FDA Rejects AstraZeneca’s Ultomiris Label Expansion in NMOSD
Pictured: AstraZeneca's production plant in Sweden/iStock, Roland Magnusson
The FDA has denied AstraZeneca’s supplemental application for its C5 complement inhibitor Ultomiris (ravulizumab-cwvz), seeking approval for the treatment of adults with neuromyelitis optica spectrum disorder, the company announced Wednesday.
In its complete response letter, the regulator asked AstraZeneca to improve Ultomiris’ Risk Evaluation and Mitigation Strategy (REMS) and include a background check for patients’ meningococcal vaccination status or require prophylactic antibiotic use before treatment.
There were no issues with AstraZeneca’s efficacy and safety data for Ultomiris, and the FDA did not request additional analyses of its Phase III findings.
AstraZeneca, through its rare disease unit Alexion, will work closely with the FDA to determine how to best adjust the REMS program, according to Wednesday’s announcement by the company.
Ultomiris is a long-acting monoclonal antibody that works by inhibiting the C5 complement protein, which in turn leads to the sustained and complete suppression of the complement cascade. When left unchecked, the hyperactivation of the complement pathway results in an uncontrollable immune response that also ends up attacking healthy cells.
The mechanism of action won Ultomiris its first FDA approval in December 2018 for paroxysmal nocturnal hemoglobinuria. The intravenous treatment has since picked up several other approvals, including atypical hemolytic uremic syndrome in October 2019 and generalized myasthenia gravis in April 2022.
For its latest application, AstraZeneca used data from the Phase III CHAMPION-NMOSD trial, a global open-label study with nearly 60 patients enrolled.

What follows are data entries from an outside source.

Context: an optimization exercise on an open-source flow, tuned for small area and a short achievable clock period. The choices shown serve that exercise and are no tape-out recipe.
Function was checked by simulation only, so behaviour that the tests miss may differ from the original.
No activity file was given, so power comes from the tool's default toggle rates.

==> flow/design.v (excerpt) <==
module breakout_top (
    input  logic        clk,
    input  logic        rst,
    input  logic [3:0]  ctrl,      
    input  logic        vsync,
    input  logic [20:0] px,        
    output logic [23:0] rgb,       
    output logic        started,
    output logic        over
);
==> flow/config.mk <==
export PLATFORM = sky130hd
export DESIGN_NAME = breakout_top
export DESIGN_NICKNAME = breakout_top
export VERILOG_FILES = /design/flow/design.v
export SDC_FILE = /design/flow/constraint.sdc
export NUM_CORES = 4
export LEC_CHECK = 0
export CAP_MARGIN = 20
export CORE_MARGIN = 2
export CORE_UTILIZATION = 40
export CTS_BUF_LIST = sky130_fd_sc_hd__clkbuf_8
export SLEW_MARGIN = 20
==> flow/constraint.sdc <==
create_clock -name core_clock -period 14.0 [get_ports {clk}]
set_input_delay 2.8000 -clock core_clock [delete_from_list [all_inputs] [get_ports {clk}]]
set_output_delay 2.8000 -clock core_clock [all_outputs]
set_load 0.01 [all_outputs]
standard.sh (not shown) runs the stock make flow with config.mk's settings and CLKGATE_MAP_FILE= SYNTH_SCRIPT=/design/flow/synth_recipe.tcl, a recipe that flattens the netlist after the stock synthesis.
==> flow/flow/run.sh <==
#!/bin/bash
# Standard layout, with the port buffers made from buf_2 cells instead of the default pick.
set -euo pipefail
bash standard.sh "BUFFER_PORTS_ARGS=-buffer_cell sky130_fd_sc_hd__buf_2" finish > standard_make.log 2>&1
The first run finished clean.
Context: an optimization exercise on an open-source flow, tuned for small area. The choices shown serve that exercise and are no tape-out recipe.
In this exercise RTL edits were held to simulation tests only and were not proved equivalent to the original.
Power figures rest on the tool's default switching activity, not on a simulated workload.

== main ==
// rv32i_core
module rv32i_core (
    input  logic        clk,
    input  logic        reset_i,
    input  logic        imem_ready_i,
    input  logic [31:0] imem_data_i,
    output logic [31:0] imem_addr_o,
    output logic        commit_valid_o,
    output logic [31:0] commit_pc_o,
    output logic [4:0]  commit_rd_o,
    output logic        commit_reg_write_o,
    output logic [31:0] commit_wdata_o,
    output logic        commit_mem_write_o,
    output logic [31:0] commit_store_addr_o,
    output logic [31:0] commit_store_data_o
);
    logic        ph;         
    logic        clr;        
    logic        irv;        
    logic        busy;       
    logic        pend;       
    logic [4:0]  prd;        
    logic        plt;        
    logic        hz;         
    logic        carry;      
    logic        eqlo;       
    logic [31:7] ir;         
    logic [3:0]  iop;        
    logic        nop;        
    logic [29:0] pc;         
    logic [15:0] tmp;        
    logic [15:0] tmp2;       
    logic [6:0] f_opc;
    logic [2:0] f_f3;
    logic [6:0] f_f7;
    logic       f_legal;
    assign f_opc = imem_data_i[6:0];
    assign f_f3  = imem_data_i[14:12];
    assign f_f7  = imem_data_i[31:25];
    always_comb begin
        case (f_opc)
            7'b0110011: f_legal = (f_f7 == 7'b0000000 && (f_f3 == 3'b000 || f_f3 == 3'b111 ||
                                   f_f3 == 3'b110 || f_f3 == 3'b100 || f_f3 == 3'b010)) ||
                                  (f_f7 == 7'b0100000 && f_f3 == 3'b000);
            7'b0010011: f_legal = (f_f3 == 3'b000);
            7'b0110111: f_legal = 1'b1;
            7'b1100011: f_legal = (f_f3[2:1] == 2'b00);
            7'b1101111: f_legal = 1'b1;
            7'b0100011: f_legal = (f_f3 == 3'b010);
            default:    f_legal = 1'b0;
        endcase
    end
    logic is_op, is_addi, is_lui, is_br, is_jal, is_st;
    logic [2:0] f3;
    logic [4:0] rd;
    logic is_slt, is_logic, sub, wr_cls, rd_nz, sgn;
    assign is_op   = !iop[3] &&  iop[2] &&  iop[1] && !iop[0];
    assign is_addi = !iop[3] && !iop[2] &&  iop[1];
    assign is_lui  = !iop[3] &&  iop[2] &&  iop[1] &&  iop[0];
    assign is_br   =  iop[3] && !iop[0];
  ...
For scale: ~3300 cells after synthesis, roughly 200 I/O pins.
==> flow/config.mk <==
export PLATFORM = sky130hd
export DESIGN_NAME = rv32i_core
export DESIGN_NICKNAME = rv32i_core
export VERILOG_FILES = /design/flow/design.v
export SDC_FILE = /design/flow/constraint.sdc
export NUM_CORES = 4
export LEC_CHECK = 0
export CAP_MARGIN = 20
export CORE_MARGIN = 2
export CORE_UTILIZATION = 40
export SETUP_SLACK_MARGIN = 0.2
export SLEW_MARGIN = 20
==> flow/constraint.sdc <==
create_clock -name core_clock -period 8.0 [get_ports {clk}]
set_input_delay 1.6000 -clock core_clock [delete_from_list [all_inputs] [get_ports {clk}]]
set_output_delay 1.6000 -clock core_clock [all_outputs]
set_load 0.01 [all_outputs]
standard.sh (not shown) runs the stock make flow with config.mk's settings and CLKGATE_MAP_FILE= SYNTH_SCRIPT=/design/flow/synth_recipe.tcl, a recipe that flattens the netlist after the stock synthesis.
==> flow/flow/run.sh <==
#!/bin/bash
# Layout flow: the standard flow (standard.sh), with these changes:
#  - synthesis maps the logic with an area-oriented ABC script (flow/abc_area.script);
#    registers are mapped before ABC runs, so they are the standard synthesis's;
#  - port buffers are the smallest buffer cell;
#  - clock tree: small clock buffers, larger sink clusters, no dummy loads.
# Each tool's output goes to a log file in this folder (flow_*.log) and under orfs/logs.
set -euo pipefail
here=$(pwd)
rm -rf "$here/scripts_copy"
cp -r "$FLOW_HOME/scripts" "$here/scripts_copy"
cp "$here/flow/abc_area.script" "$here/scripts_copy/abc_speed.script"
export SCRIPTS_DIR="$here/scripts_copy"
export BUFFER_PORTS_ARGS="-buffer_cell sky130_fd_sc_hd__buf_1"
export CTS_ARGS="-sink_clustering_enable -repair_clock_nets -dont_use_dummy_load -root_buf sky130_fd_sc_hd__clkbuf_16 -buf_list {sky130_fd_sc_hd__clkbuf_4 sky130_fd_sc_hd__clkbuf_8} -sink_clustering_buffer sky130_fd_sc_hd__clkbuf_4 -sink_clustering_size 10 -sink_clustering_max_diameter 40"
bash standard.sh synth > "$here/flow_synth.log" 2>&1
bash standard.sh > "$here/flow_layout.log" 2>&1
==> flow/flow/abc_area.script <==
&get -n
&st
&syn2
&dch
&nf -R 1000
&st
&dch
&nf -R 1000
&put
Input changes introduced in the feature branch (baseline for comparison: main):
-- flow/design.v --
<<< main, line 50
    logic [4:0]  prd;        
    logic        plt;        
    logic        hz;         
    logic        carry;      
    logic        eqlo;       
>>> the feature branch, line 50
    logic [4:0]  prd;        
    logic        plt;        
    logic        carry;      
    logic        eqlo;       
<<< main, line 117
    end
    assign imm = ph ? imm_hi : imm_lo;
    logic [15:0] rda, rdb, wd, wdc;
    logic [4:0]  wa;
    logic        we, exec_lo, wr_lo, land;
    assign exec_lo = irv && !ph && !(hz && pend);
    assign wr_lo   = exec_lo && wr_cls && rd_nz && !is_slt;
    assign land    = pend && !ph && !wr_lo;
    assign we      = (wr_cls && rd_nz && busy) || wr_lo || land;
    assign wa      = land ? prd : rd;
    reg_file u_rf (
        .clk     (clk),
>>> the feature branch, line 116
    end
    assign imm = ph ? imm_hi : imm_lo;
    logic [15:0] rda, rdb, rfa, rfb, wd;
    logic [4:0]  wa;
    logic        we, exec_lo, wr_lo, land, fwd_a, fwd_b;
    assign exec_lo = irv && !ph;
    assign wr_lo   = exec_lo && wr_cls && rd_nz && !is_slt;
    assign land    = pend && !ph && !wr_lo;
    assign we      = (wr_cls && rd_nz && busy) || wr_lo || land;
    assign wa      = land ? prd : rd;
    assign fwd_a   = pend && !ph && !is_lui && ir[19:15] == prd;
    assign fwd_b   = pend && !ph && ir[24:20] == prd;
    assign rda     = fwd_a ? {15'b0, plt} : rfa;
    assign rdb     = fwd_b ? {15'b0, plt} : rfb;
    reg_file u_rf (
        .clk     (clk),
<<< main, line 134
        .wa_i    (wa),
        .wd_i    (wd),
        .rda_o   (rda),
        .rdb_o   (rdb)
    );
    logic [29:0] pc4;
>>> the feature branch, line 137
        .wa_i    (wa),
        .wd_i    (wd),
        .rda_o   (rfa),
        .rdb_o   (rfb)
    );
    logic [29:0] pc4;
<<< main, line 162
    assign lt = (opa[15] ^ opb[15]) ? opa[15] : sum[15];
    always_comb begin
        if (is_jal)      wdc = ph ? pc4b[31:16] : pc4b[15:0];
        else if (is_slt) wdc = 16'b0;
        else             wdc = res;
    end
    assign wd = (clr || land) ? {15'b0, land && plt} : wdc;
    assign eq_half = (rda == rdb);
    assign taken   = is_jal || (is_br && ((eqlo && eq_half) ^ ir[12]));
>>> the feature branch, line 165
    assign lt = (opa[15] ^ opb[15]) ? opa[15] : sum[15];
    always_comb begin
        if (clr)         wd = 16'b0;
        else if (land)   wd = {15'b0, plt};
        else if (is_jal) wd = ph ? pc4b[31:16] : pc4b[15:0];
        else if (is_slt) wd = 16'b0;
        else             wd = res;
    end
    assign eq_half = (rda == rdb);
    assign taken   = is_jal || (is_br && ((eqlo && eq_half) ^ ir[12]));
<<< main, line 186
            ph   <= !ph;
            clr  <= clr && !ph;
            busy <= exec_lo;
            if (busy) irv <= ir_load;
            else if (!irv) irv <= ir_load;
>>> the feature branch, line 190
            ph   <= !ph;
            clr  <= clr && !ph;
            busy <= irv && !ph;
            if (busy) irv <= ir_load;
            else if (!irv) irv <= ir_load;
<<< main, line 196
    always_ff @(posedge clk) begin
        if (ir_load) begin
            hz  <= (busy && is_slt && rd_nz)
                   ? (imem_data_i[19:15] == rd  || imem_data_i[24:20] == rd)
                   : (pend && (imem_data_i[19:15] == prd || imem_data_i[24:20] == prd));
            ir  <= {imem_data_i[31:12], f_legal ? imem_data_i[11:7] : 5'd0};
            iop <= f_legal ? {imem_data_i[6:4], imem_data_i[2]} : 4'b0010;
>>> the feature branch, line 200
    always_ff @(posedge clk) begin
        if (ir_load) begin
            ir  <= {imem_data_i[31:12], f_legal ? imem_data_i[11:7] : 5'd0};
            iop <= f_legal ? {imem_data_i[6:4], imem_data_i[2]} : 4'b0010;
<<< main, line 225
    assign commit_reg_write_o  = wr_cls && rd_nz;
    assign commit_mem_write_o  = is_st;
    assign commit_wdata_o      = {wdc, lo_part};
    assign commit_store_addr_o = {wdc, lo_part};
    assign commit_store_data_o = {rdb, tmp2};
endmodule
>>> the feature branch, line 226
    assign commit_reg_write_o  = wr_cls && rd_nz;
    assign commit_mem_write_o  = is_st;
    assign commit_wdata_o      = {wd, lo_part};
    assign commit_store_addr_o = {wd, lo_part};
    assign commit_store_data_o = {rdb, tmp2};
endmodule
==> run summary <==
Compare main and the feature branch | signal arrival time at the worst endpoint lower: main
Lower clock power share goes to main over the feature branch.
Relative slew slack: the feature branch < main
Changes observed in the feature branch relative to main: number of flops mapped to enable cells by yosys fell by about 2.7%, number of diodes -7, non-clock buffering overhead in the final layout picked up an extra 2.5 points, clock buffer count shows an increase of 1.3%.
Compared with main, number of buffers created by CTS in the feature branch increased slightly.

To be eligible, neuromyelitis optica spectrum disorder (NMOSD) patients need to have tested positive for anti-APQ4 antibodies and have had at least one attack or relapse within the last 12 months.
In October 2022, AstraZeneca announced that Ultomiris had met the primary endpoint in CHAMPION-NMOSD, leading to a significant and clinically meaningful 98.6% reduction in the risk of relapse, as compared with an external placebo group. At 48 weeks, there were no cases of relapse in the Ultomiris arm, while only 63% of external placebo comparators were relapse-free at this time point.
NMOSD is a rare and debilitating autoimmune disease characterized by the pathologic and excessive activation of the immune system that damages otherwise healthy tissues and cells in the central nervous system. The disorder manifests as vision problems, intense pain, abnormal skin sensations and impaired coordination and movement. At its most severe, NMOSD can lead to loss of vision, paralysis and premature death.
If approved in this indication, Ultomiris will be indicated for the exact same four diseases targeted by its own Soliris (eculizumab). Both are C5 complement inhibitors, working through similar mechanisms of action and each carrying a boxed warning for serious meningococcal infections.